┏━━

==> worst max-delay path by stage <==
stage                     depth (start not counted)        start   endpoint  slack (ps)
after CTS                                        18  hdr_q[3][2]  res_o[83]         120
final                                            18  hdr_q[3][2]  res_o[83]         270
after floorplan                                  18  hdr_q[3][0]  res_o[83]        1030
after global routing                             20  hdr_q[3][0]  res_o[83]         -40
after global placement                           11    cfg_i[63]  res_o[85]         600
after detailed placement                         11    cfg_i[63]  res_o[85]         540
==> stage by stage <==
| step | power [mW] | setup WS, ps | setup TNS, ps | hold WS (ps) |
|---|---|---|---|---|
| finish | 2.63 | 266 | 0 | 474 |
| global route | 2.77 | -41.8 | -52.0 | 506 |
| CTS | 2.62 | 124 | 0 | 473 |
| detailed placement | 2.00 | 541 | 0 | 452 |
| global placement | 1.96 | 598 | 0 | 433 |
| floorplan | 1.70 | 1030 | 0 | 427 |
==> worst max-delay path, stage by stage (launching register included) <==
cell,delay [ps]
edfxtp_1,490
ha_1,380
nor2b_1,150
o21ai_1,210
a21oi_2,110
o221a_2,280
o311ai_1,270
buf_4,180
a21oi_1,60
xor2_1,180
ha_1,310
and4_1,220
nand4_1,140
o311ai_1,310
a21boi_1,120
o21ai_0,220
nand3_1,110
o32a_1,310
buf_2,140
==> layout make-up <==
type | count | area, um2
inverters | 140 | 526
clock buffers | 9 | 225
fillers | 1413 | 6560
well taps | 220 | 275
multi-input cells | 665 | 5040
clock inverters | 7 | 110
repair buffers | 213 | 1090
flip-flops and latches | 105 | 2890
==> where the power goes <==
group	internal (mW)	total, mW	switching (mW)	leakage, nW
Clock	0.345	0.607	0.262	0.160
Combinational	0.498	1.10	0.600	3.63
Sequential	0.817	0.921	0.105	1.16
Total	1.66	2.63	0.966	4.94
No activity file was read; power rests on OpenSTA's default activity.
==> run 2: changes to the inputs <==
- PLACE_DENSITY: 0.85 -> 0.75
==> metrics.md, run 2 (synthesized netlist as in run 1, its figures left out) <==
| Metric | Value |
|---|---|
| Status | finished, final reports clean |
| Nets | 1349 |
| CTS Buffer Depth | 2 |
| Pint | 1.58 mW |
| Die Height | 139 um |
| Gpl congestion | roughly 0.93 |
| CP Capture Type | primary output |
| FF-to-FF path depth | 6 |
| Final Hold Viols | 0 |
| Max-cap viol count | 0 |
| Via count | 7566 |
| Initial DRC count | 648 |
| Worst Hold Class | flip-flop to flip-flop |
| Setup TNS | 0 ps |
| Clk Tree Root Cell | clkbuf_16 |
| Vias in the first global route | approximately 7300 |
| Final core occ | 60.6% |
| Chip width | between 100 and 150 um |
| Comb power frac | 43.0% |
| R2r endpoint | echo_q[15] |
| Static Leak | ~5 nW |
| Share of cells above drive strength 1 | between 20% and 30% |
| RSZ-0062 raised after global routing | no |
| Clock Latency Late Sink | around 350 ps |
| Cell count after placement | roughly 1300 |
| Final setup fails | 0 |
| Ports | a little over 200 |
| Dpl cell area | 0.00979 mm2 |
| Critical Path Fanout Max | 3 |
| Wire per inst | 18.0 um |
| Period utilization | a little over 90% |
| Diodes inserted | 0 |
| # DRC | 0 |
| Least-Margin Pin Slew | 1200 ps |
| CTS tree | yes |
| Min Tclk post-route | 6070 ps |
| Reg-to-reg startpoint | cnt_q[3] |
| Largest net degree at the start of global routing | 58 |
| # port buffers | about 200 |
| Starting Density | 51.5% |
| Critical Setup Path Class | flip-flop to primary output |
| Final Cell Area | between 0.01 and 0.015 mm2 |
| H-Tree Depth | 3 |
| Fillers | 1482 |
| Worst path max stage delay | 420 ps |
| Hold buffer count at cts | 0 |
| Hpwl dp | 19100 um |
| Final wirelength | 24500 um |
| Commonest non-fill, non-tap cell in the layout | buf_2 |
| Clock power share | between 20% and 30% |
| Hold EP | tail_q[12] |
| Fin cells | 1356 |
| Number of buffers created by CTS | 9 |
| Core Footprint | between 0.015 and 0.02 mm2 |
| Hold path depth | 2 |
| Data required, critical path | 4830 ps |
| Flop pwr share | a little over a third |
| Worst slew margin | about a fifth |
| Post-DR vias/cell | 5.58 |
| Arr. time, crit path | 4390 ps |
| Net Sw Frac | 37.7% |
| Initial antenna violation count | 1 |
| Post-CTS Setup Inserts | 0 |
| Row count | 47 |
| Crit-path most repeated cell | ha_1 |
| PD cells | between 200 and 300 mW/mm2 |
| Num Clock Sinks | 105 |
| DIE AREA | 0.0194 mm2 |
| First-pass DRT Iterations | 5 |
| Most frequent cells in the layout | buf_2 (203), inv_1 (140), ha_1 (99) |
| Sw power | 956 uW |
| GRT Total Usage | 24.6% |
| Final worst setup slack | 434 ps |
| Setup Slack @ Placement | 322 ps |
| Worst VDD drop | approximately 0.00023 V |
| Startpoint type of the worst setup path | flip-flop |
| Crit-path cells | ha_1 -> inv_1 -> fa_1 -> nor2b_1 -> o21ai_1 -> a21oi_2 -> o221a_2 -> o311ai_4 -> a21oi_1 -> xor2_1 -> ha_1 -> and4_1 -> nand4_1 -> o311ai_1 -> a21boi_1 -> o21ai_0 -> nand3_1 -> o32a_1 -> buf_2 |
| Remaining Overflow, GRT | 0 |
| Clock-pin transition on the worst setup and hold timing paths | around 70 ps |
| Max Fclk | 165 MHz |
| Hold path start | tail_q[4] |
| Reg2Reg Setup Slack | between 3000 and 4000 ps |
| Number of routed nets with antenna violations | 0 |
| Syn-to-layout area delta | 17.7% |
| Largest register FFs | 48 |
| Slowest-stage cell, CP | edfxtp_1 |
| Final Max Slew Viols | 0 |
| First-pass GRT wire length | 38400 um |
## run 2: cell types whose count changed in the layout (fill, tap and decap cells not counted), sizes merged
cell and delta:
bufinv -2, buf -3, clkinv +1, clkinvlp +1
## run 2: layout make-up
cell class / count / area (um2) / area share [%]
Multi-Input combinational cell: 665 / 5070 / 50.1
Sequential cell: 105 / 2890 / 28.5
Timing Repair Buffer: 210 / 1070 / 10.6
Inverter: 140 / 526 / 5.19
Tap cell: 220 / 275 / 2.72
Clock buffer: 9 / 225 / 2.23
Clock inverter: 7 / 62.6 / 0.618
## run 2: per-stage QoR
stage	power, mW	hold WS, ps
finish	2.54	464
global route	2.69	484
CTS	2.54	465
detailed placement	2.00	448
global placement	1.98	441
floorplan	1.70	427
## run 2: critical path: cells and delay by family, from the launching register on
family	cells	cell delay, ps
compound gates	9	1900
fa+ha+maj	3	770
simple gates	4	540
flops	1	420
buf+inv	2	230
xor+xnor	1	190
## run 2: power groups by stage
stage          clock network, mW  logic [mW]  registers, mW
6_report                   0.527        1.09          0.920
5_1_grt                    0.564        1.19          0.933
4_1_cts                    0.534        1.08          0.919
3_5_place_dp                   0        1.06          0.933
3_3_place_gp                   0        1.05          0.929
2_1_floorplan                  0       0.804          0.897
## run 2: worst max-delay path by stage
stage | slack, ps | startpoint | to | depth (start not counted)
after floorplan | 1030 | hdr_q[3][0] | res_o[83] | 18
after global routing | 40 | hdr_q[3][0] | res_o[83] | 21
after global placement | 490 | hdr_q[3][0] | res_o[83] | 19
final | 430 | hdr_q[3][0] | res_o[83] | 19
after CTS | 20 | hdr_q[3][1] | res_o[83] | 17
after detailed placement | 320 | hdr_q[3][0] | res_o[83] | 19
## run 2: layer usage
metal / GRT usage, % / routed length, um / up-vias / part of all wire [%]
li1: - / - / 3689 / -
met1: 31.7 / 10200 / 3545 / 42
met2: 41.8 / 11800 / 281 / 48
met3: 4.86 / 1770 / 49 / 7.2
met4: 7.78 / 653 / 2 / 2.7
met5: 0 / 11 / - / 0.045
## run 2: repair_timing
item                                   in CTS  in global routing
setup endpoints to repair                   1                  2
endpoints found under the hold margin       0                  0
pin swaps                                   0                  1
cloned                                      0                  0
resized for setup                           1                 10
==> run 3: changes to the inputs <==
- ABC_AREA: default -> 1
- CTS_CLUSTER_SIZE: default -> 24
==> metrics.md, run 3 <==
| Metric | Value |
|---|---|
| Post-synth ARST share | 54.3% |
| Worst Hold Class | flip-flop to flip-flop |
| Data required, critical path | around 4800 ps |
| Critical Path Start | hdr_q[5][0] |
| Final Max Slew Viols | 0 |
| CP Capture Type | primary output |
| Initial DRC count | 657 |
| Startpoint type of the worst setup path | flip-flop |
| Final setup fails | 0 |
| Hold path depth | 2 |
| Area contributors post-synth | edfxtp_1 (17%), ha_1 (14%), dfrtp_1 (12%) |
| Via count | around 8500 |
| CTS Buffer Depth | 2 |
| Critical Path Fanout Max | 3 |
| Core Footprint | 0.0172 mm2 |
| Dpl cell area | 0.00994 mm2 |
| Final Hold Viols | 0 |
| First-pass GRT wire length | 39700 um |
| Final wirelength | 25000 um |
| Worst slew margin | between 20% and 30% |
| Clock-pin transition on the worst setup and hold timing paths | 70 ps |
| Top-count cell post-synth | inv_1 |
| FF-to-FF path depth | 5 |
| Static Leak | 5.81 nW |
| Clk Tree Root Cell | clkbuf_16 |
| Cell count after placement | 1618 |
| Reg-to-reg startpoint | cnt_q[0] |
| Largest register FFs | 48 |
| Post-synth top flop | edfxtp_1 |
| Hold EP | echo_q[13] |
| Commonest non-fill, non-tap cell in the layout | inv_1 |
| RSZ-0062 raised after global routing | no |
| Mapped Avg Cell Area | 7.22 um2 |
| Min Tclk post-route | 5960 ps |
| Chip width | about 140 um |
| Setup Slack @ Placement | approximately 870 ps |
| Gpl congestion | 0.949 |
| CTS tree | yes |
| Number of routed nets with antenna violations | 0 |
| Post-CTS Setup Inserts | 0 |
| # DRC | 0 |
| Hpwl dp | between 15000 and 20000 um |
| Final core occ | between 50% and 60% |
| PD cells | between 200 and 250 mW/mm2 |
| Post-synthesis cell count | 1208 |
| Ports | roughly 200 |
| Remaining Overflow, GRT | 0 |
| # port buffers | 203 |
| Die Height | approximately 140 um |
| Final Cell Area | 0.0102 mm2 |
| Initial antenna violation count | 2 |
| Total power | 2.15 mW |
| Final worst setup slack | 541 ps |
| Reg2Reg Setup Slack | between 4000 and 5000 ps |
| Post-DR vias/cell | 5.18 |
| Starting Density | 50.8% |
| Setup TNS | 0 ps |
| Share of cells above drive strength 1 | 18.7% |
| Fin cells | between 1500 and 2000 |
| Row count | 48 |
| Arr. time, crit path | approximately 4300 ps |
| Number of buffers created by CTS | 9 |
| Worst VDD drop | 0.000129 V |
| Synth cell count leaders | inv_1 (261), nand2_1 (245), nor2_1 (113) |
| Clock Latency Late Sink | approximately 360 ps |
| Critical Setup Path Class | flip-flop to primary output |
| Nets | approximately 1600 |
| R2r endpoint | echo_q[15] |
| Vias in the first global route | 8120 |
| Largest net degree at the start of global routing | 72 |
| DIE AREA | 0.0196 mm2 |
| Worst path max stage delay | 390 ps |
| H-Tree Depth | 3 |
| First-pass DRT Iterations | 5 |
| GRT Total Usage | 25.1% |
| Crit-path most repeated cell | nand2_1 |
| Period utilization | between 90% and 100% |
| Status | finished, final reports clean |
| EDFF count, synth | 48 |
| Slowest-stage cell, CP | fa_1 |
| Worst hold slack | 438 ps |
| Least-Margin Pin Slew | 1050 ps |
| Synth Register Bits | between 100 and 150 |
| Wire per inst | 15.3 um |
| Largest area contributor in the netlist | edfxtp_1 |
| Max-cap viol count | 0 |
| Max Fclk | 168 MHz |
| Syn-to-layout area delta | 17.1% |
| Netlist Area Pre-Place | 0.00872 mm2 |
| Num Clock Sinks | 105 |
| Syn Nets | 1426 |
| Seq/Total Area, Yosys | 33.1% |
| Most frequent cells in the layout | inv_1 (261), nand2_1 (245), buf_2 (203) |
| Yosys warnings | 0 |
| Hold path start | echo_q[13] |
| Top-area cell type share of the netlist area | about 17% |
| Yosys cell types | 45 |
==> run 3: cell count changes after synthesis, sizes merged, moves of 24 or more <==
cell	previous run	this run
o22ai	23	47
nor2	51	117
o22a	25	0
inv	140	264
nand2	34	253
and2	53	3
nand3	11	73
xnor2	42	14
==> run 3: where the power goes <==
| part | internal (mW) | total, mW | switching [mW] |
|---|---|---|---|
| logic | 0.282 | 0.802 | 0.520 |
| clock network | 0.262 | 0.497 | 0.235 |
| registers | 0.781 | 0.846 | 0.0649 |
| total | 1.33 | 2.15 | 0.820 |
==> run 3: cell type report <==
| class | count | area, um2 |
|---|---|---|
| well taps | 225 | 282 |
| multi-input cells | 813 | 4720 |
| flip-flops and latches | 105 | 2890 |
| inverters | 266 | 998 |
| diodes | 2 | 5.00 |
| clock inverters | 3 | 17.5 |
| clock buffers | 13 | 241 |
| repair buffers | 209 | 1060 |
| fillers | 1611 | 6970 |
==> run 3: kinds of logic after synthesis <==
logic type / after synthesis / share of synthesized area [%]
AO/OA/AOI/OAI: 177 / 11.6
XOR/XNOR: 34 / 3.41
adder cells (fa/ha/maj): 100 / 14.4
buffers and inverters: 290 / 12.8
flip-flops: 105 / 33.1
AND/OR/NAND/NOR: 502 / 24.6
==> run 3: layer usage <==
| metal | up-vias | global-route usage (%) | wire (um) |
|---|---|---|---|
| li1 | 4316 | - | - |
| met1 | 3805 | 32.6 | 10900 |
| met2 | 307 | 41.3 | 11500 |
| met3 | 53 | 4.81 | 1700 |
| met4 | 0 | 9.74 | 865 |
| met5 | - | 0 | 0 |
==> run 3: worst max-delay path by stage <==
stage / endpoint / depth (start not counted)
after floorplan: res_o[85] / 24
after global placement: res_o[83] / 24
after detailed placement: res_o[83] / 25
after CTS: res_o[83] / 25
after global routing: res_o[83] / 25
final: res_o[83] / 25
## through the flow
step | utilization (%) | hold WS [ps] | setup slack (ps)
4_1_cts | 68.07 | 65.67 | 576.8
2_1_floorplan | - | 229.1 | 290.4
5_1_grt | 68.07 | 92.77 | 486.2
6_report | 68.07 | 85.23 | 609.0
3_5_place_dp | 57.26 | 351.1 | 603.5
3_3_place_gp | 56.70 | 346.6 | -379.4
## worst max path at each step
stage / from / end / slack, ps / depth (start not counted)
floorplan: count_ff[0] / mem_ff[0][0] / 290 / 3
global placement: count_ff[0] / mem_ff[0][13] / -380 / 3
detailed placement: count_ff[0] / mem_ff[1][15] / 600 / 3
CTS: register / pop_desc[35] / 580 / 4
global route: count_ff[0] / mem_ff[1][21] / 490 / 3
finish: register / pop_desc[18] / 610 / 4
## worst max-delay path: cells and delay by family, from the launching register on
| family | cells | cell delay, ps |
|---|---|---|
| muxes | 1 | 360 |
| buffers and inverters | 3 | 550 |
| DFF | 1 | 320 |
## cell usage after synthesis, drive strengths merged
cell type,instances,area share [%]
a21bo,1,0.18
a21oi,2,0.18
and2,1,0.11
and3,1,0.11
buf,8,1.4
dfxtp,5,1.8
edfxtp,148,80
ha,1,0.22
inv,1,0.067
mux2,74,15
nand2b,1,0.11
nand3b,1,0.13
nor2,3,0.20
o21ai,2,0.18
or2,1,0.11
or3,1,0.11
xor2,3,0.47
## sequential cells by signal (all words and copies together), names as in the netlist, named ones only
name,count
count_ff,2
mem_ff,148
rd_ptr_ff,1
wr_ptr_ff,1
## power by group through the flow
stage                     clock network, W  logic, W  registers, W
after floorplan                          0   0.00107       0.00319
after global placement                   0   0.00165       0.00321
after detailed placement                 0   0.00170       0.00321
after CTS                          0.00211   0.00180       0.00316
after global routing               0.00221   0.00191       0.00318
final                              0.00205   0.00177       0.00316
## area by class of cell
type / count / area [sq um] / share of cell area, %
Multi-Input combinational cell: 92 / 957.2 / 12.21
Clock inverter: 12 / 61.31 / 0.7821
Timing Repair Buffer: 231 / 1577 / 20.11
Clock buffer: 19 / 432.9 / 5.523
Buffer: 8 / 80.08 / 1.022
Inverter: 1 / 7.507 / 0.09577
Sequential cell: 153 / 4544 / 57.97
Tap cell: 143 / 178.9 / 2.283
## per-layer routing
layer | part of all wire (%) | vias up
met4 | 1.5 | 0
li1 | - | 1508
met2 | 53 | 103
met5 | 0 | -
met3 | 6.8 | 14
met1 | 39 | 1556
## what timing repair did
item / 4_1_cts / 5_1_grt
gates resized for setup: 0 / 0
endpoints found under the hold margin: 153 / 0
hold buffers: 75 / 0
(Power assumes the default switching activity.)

┗━━

EXERCISE BRIEF: If the string "Footprint" appears in a line of the entries, report the line.

EXERCISE ANSWER:
| Core Footprint | between 0.015 and 0.02 mm2 |
| Core Footprint | 0.0172 mm2 |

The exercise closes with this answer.